GIVEN ENTRIES below:

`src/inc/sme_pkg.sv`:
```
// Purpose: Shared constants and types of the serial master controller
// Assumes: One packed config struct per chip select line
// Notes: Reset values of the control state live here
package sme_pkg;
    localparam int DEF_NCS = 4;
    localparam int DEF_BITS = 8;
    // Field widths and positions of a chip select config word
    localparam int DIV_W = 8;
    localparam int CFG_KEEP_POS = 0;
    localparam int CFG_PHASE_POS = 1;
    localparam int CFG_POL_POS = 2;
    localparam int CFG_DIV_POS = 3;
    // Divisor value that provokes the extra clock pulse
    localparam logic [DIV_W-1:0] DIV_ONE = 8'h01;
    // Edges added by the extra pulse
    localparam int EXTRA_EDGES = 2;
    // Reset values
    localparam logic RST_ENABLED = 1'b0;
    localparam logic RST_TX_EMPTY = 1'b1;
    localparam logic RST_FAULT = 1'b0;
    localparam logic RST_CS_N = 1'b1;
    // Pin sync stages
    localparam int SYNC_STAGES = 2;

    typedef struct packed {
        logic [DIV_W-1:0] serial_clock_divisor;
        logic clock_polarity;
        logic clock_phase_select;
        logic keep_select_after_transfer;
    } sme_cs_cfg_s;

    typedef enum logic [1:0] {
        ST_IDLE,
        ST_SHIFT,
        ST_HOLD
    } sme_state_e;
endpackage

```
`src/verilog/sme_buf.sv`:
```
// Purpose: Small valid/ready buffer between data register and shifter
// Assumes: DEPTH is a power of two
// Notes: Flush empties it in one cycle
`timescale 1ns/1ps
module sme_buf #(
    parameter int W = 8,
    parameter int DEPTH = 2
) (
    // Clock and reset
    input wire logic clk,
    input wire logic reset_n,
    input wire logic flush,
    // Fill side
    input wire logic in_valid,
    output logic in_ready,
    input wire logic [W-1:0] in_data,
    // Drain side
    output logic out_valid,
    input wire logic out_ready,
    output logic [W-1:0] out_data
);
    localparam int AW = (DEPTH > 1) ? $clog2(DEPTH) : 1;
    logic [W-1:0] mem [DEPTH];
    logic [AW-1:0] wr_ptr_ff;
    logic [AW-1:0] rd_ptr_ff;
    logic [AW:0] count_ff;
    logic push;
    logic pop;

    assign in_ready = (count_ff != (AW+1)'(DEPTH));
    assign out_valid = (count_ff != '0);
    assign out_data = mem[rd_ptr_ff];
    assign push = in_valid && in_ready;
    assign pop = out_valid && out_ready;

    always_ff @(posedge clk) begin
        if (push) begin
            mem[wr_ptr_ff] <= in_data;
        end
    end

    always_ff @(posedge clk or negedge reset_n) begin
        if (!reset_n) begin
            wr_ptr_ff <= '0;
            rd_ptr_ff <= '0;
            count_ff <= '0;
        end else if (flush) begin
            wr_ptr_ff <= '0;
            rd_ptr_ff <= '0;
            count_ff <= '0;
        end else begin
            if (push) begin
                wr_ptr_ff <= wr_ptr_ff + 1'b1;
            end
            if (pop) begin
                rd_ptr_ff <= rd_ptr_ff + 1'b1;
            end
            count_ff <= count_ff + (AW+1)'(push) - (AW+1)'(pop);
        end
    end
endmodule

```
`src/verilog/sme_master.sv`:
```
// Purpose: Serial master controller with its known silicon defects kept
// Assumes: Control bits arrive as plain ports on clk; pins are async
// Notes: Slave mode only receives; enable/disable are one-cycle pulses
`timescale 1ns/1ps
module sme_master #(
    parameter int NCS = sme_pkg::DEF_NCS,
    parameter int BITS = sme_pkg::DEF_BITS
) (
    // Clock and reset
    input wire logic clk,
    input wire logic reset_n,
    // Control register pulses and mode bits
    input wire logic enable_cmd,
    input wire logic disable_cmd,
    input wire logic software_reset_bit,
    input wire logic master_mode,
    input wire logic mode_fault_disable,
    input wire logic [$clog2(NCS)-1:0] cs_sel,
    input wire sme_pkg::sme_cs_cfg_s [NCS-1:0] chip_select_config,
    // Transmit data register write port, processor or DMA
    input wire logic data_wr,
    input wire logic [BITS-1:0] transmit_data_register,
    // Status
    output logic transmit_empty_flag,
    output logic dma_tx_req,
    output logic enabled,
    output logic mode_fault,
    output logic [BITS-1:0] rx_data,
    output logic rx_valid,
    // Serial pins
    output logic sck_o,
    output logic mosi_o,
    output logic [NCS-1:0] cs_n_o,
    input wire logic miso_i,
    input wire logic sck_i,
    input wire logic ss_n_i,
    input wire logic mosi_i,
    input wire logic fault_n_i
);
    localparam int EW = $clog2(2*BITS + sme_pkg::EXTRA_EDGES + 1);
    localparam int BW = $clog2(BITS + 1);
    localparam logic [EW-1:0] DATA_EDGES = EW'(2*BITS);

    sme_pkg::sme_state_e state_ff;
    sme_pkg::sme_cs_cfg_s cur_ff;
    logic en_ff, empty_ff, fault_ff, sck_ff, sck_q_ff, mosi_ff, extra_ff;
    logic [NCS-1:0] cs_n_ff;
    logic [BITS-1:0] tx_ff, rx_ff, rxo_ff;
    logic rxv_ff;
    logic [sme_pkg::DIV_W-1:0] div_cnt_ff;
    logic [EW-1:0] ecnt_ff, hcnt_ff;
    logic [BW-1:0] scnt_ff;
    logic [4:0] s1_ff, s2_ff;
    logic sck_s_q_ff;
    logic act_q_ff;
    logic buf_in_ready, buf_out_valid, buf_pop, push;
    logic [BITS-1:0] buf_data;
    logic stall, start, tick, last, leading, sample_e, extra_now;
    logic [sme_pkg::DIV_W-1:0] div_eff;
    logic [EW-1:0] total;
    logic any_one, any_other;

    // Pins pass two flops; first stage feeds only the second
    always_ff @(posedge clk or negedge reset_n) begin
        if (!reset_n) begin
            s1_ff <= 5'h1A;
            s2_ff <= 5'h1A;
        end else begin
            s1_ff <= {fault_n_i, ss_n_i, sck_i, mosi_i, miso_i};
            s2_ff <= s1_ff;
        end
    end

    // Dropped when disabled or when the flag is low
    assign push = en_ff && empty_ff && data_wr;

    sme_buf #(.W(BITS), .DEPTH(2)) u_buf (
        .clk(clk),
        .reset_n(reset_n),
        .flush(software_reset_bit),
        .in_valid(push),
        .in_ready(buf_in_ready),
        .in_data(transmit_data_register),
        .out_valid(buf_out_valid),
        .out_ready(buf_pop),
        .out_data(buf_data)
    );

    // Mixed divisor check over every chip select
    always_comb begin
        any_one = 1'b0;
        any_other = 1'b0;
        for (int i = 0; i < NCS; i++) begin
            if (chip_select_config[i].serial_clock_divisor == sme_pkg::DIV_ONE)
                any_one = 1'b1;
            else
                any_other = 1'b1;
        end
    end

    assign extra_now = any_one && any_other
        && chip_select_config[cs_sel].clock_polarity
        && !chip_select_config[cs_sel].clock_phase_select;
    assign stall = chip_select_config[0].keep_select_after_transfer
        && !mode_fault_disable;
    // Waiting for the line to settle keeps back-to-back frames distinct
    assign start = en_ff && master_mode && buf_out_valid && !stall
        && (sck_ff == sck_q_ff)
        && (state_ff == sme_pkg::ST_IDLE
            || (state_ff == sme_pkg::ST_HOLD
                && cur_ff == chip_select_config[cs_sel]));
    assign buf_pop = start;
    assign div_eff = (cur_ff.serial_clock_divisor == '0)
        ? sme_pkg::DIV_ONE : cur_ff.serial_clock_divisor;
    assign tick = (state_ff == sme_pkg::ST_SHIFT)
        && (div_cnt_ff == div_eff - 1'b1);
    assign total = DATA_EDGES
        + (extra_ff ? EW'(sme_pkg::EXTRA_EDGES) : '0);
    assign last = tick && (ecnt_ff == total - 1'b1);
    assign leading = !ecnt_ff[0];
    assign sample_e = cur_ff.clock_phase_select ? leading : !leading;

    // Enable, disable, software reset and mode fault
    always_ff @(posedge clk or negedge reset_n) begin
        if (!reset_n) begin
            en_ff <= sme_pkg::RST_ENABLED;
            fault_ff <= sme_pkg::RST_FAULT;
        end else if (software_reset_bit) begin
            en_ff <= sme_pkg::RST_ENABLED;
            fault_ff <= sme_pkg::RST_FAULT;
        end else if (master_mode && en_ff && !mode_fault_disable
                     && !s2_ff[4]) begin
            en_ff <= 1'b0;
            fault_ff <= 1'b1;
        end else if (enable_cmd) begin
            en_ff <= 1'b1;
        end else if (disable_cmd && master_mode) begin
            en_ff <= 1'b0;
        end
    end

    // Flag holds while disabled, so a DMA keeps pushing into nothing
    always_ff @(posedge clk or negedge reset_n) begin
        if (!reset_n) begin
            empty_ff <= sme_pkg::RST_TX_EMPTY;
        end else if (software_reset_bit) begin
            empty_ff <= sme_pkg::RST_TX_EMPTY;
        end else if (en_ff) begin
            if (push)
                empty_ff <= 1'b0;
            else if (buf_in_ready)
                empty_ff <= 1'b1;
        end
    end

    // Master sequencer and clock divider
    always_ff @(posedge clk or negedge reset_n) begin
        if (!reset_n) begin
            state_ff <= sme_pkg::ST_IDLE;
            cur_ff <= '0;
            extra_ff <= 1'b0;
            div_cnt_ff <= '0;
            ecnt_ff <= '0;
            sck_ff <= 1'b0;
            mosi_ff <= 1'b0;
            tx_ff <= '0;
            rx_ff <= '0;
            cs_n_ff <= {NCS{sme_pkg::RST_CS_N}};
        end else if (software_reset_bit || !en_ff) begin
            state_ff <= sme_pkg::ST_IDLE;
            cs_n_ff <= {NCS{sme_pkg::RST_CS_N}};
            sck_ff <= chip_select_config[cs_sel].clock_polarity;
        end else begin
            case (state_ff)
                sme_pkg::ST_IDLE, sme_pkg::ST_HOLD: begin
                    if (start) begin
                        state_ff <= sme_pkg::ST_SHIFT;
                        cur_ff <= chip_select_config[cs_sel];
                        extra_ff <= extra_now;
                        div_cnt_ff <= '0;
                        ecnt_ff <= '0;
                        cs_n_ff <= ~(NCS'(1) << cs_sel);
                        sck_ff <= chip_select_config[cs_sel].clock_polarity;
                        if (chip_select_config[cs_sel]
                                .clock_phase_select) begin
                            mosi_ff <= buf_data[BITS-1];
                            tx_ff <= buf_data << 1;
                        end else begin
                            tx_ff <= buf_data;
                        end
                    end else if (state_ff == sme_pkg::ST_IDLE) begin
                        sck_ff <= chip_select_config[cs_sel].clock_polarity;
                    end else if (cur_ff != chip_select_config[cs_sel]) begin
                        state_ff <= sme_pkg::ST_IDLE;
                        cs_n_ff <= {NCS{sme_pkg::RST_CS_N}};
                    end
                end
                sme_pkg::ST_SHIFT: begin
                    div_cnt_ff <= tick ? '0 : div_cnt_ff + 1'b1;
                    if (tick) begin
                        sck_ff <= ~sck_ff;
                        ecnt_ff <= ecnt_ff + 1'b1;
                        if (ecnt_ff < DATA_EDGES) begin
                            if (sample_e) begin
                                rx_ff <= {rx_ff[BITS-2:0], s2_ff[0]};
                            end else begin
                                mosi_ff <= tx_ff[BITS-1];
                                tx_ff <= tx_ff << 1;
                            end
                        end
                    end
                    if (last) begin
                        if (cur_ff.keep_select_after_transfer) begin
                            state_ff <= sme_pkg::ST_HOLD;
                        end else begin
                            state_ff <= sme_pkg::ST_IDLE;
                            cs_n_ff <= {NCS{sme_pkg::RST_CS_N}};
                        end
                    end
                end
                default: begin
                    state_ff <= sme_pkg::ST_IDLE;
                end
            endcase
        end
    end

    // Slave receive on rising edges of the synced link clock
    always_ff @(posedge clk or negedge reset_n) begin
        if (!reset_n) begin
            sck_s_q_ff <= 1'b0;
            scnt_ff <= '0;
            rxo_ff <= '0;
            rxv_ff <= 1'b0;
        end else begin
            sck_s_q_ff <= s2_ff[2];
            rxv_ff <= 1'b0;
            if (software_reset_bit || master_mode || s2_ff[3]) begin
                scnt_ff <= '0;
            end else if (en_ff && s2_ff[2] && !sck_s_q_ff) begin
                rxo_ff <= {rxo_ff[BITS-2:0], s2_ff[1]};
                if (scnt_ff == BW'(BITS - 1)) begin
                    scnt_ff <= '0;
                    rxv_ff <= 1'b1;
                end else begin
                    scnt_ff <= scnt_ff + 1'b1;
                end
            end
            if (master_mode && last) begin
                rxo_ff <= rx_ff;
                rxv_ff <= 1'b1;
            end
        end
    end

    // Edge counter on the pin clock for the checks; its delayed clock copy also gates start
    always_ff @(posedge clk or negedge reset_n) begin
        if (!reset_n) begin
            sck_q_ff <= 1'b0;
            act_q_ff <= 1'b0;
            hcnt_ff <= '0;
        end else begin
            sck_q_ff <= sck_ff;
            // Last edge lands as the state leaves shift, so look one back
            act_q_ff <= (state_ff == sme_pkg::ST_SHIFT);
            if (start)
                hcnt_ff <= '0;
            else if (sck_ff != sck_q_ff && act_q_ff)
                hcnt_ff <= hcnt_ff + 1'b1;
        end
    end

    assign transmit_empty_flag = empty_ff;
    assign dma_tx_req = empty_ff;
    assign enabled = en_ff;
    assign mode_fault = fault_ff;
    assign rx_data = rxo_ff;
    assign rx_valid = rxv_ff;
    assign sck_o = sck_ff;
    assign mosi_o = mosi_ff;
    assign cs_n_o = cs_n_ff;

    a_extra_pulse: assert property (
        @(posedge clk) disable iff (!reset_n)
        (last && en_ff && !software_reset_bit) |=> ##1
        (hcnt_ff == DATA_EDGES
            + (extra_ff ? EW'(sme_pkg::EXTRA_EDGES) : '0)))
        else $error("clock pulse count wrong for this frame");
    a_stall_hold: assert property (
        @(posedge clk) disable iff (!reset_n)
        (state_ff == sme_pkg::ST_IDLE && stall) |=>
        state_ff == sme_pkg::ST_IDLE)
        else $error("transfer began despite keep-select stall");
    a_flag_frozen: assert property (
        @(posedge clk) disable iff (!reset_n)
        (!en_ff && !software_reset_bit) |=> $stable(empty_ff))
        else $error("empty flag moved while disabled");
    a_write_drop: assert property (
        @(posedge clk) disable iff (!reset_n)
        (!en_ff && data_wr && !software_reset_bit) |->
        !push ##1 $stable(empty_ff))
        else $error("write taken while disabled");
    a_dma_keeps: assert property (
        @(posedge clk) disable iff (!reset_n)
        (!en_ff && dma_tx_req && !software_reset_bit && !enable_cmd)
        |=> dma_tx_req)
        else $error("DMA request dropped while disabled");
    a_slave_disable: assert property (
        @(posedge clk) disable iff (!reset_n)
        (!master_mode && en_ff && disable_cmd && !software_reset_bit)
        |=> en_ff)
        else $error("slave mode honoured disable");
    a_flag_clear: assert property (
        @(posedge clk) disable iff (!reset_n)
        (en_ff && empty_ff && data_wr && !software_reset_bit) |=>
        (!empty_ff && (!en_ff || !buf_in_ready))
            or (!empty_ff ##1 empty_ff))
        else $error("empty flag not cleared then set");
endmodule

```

End of GIVEN ENTRIES.
GIVEN ENTRIES below:

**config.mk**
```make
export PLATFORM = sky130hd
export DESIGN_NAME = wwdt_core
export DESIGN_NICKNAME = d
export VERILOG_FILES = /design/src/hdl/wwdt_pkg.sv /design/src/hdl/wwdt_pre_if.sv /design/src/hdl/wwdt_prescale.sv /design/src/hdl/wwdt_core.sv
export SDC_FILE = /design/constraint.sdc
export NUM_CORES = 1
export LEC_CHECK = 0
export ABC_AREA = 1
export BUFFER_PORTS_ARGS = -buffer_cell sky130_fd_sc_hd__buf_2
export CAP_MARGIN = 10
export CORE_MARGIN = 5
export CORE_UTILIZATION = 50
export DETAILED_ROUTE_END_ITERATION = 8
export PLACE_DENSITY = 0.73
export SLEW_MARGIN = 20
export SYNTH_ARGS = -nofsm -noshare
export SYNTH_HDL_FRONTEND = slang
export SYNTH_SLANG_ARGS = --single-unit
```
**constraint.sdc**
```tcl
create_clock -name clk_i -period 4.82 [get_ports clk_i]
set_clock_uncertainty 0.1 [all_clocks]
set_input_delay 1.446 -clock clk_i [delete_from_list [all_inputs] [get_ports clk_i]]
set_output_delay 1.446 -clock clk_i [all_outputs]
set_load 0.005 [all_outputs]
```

End of GIVEN ENTRIES.
GIVEN ENTRIES below:

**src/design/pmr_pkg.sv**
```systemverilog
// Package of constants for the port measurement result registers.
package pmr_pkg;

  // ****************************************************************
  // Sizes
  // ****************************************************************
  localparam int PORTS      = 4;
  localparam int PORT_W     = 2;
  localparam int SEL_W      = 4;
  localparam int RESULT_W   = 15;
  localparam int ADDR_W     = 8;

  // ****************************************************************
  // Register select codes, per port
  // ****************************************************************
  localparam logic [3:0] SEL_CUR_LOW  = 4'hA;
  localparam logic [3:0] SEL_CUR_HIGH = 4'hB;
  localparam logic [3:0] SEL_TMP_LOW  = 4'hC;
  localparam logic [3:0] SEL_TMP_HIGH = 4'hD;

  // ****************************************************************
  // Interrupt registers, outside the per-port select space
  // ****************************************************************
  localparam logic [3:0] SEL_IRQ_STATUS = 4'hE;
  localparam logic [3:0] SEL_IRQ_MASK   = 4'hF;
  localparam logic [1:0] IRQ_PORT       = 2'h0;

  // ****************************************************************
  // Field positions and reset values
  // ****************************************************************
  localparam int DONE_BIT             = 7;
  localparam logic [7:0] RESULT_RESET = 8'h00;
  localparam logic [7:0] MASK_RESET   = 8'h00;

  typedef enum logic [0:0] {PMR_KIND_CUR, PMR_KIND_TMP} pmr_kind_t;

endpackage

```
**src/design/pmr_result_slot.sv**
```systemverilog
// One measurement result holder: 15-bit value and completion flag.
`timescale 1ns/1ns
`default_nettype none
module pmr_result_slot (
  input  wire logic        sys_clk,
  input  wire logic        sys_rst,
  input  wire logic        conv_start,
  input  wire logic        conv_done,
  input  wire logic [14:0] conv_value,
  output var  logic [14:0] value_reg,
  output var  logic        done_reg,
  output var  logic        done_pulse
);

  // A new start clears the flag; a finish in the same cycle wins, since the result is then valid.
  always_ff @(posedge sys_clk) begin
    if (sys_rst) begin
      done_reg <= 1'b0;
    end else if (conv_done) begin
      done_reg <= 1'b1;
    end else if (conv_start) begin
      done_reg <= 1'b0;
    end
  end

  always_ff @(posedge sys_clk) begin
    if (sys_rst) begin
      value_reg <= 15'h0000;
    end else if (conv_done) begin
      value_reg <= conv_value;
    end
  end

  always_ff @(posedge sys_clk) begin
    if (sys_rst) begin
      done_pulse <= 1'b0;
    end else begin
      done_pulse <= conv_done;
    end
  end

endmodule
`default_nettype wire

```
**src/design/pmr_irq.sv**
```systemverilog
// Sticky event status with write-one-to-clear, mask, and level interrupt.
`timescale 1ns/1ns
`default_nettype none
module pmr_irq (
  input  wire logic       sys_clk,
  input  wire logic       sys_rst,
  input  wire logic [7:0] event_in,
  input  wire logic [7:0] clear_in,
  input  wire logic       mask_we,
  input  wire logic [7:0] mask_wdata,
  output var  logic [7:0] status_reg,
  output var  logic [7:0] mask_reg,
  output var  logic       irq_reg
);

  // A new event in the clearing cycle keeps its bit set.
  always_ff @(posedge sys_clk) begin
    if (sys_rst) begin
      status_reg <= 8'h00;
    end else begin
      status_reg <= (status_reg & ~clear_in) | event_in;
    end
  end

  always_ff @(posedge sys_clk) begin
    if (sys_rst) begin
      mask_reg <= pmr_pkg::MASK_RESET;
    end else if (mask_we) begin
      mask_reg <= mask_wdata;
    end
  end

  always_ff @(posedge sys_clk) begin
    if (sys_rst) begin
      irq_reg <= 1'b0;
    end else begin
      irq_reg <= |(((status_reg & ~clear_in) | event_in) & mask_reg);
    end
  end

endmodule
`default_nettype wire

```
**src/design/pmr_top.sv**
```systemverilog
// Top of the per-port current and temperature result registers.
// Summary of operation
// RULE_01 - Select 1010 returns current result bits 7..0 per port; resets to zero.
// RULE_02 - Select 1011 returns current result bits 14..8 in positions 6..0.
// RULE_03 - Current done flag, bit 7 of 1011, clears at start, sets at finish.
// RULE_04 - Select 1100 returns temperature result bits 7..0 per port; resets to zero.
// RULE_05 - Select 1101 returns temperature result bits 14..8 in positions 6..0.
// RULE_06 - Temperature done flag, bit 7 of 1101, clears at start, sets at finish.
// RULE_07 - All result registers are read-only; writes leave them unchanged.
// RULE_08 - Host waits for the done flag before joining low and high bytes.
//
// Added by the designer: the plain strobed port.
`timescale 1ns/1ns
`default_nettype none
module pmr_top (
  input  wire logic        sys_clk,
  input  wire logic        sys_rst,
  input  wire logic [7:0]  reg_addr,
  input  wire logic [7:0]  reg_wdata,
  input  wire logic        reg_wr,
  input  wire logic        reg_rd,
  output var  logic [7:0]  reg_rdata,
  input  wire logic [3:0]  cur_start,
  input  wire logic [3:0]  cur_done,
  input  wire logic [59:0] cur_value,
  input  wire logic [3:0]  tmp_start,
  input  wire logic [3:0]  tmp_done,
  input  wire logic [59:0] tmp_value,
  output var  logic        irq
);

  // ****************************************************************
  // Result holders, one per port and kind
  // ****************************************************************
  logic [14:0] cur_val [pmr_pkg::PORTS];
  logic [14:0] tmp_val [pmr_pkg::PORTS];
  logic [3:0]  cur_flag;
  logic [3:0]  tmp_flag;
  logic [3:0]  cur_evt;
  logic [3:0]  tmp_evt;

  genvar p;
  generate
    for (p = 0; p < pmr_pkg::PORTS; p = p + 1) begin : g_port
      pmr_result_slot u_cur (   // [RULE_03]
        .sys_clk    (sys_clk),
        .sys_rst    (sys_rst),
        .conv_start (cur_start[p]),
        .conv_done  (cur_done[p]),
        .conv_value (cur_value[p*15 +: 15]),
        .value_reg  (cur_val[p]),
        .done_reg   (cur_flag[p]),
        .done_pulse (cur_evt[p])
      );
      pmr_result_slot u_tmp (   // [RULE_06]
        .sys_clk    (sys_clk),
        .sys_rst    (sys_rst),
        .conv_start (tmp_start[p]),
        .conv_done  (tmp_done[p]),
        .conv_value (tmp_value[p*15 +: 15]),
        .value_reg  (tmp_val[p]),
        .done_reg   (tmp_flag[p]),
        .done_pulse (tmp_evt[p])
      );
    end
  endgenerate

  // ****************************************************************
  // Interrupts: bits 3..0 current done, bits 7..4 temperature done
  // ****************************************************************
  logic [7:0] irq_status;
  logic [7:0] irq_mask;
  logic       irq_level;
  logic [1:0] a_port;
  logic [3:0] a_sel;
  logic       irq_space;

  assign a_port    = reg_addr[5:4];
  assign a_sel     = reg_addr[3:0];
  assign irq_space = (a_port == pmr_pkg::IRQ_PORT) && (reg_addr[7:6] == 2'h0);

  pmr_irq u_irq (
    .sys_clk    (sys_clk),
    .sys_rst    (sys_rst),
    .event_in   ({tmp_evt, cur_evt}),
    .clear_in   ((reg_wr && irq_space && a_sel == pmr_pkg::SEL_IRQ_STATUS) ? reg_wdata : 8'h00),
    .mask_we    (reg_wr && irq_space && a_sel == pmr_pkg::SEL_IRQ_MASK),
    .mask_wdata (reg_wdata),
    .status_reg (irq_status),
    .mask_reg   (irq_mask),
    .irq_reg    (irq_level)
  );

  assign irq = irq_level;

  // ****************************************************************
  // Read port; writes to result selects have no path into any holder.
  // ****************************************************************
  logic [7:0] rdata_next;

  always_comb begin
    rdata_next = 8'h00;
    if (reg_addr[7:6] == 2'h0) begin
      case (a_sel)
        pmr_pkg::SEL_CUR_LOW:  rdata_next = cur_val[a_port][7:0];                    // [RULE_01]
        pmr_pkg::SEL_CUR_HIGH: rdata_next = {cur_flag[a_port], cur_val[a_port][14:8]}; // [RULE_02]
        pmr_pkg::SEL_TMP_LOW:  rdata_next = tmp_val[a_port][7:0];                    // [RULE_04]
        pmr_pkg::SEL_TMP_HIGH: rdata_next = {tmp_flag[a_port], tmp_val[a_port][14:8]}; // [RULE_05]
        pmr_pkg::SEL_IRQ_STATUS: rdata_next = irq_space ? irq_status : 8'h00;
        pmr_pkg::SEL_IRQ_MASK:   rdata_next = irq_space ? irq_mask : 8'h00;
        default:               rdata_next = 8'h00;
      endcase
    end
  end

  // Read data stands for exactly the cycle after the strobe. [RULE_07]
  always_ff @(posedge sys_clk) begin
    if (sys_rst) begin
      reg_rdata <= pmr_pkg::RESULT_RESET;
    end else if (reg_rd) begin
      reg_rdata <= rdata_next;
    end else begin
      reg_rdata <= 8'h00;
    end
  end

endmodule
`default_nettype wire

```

End of GIVEN ENTRIES.

ASSIGNMENT
Go through the entries line by line and count those with "finish". Give only the count.

TASK OUTPUT
3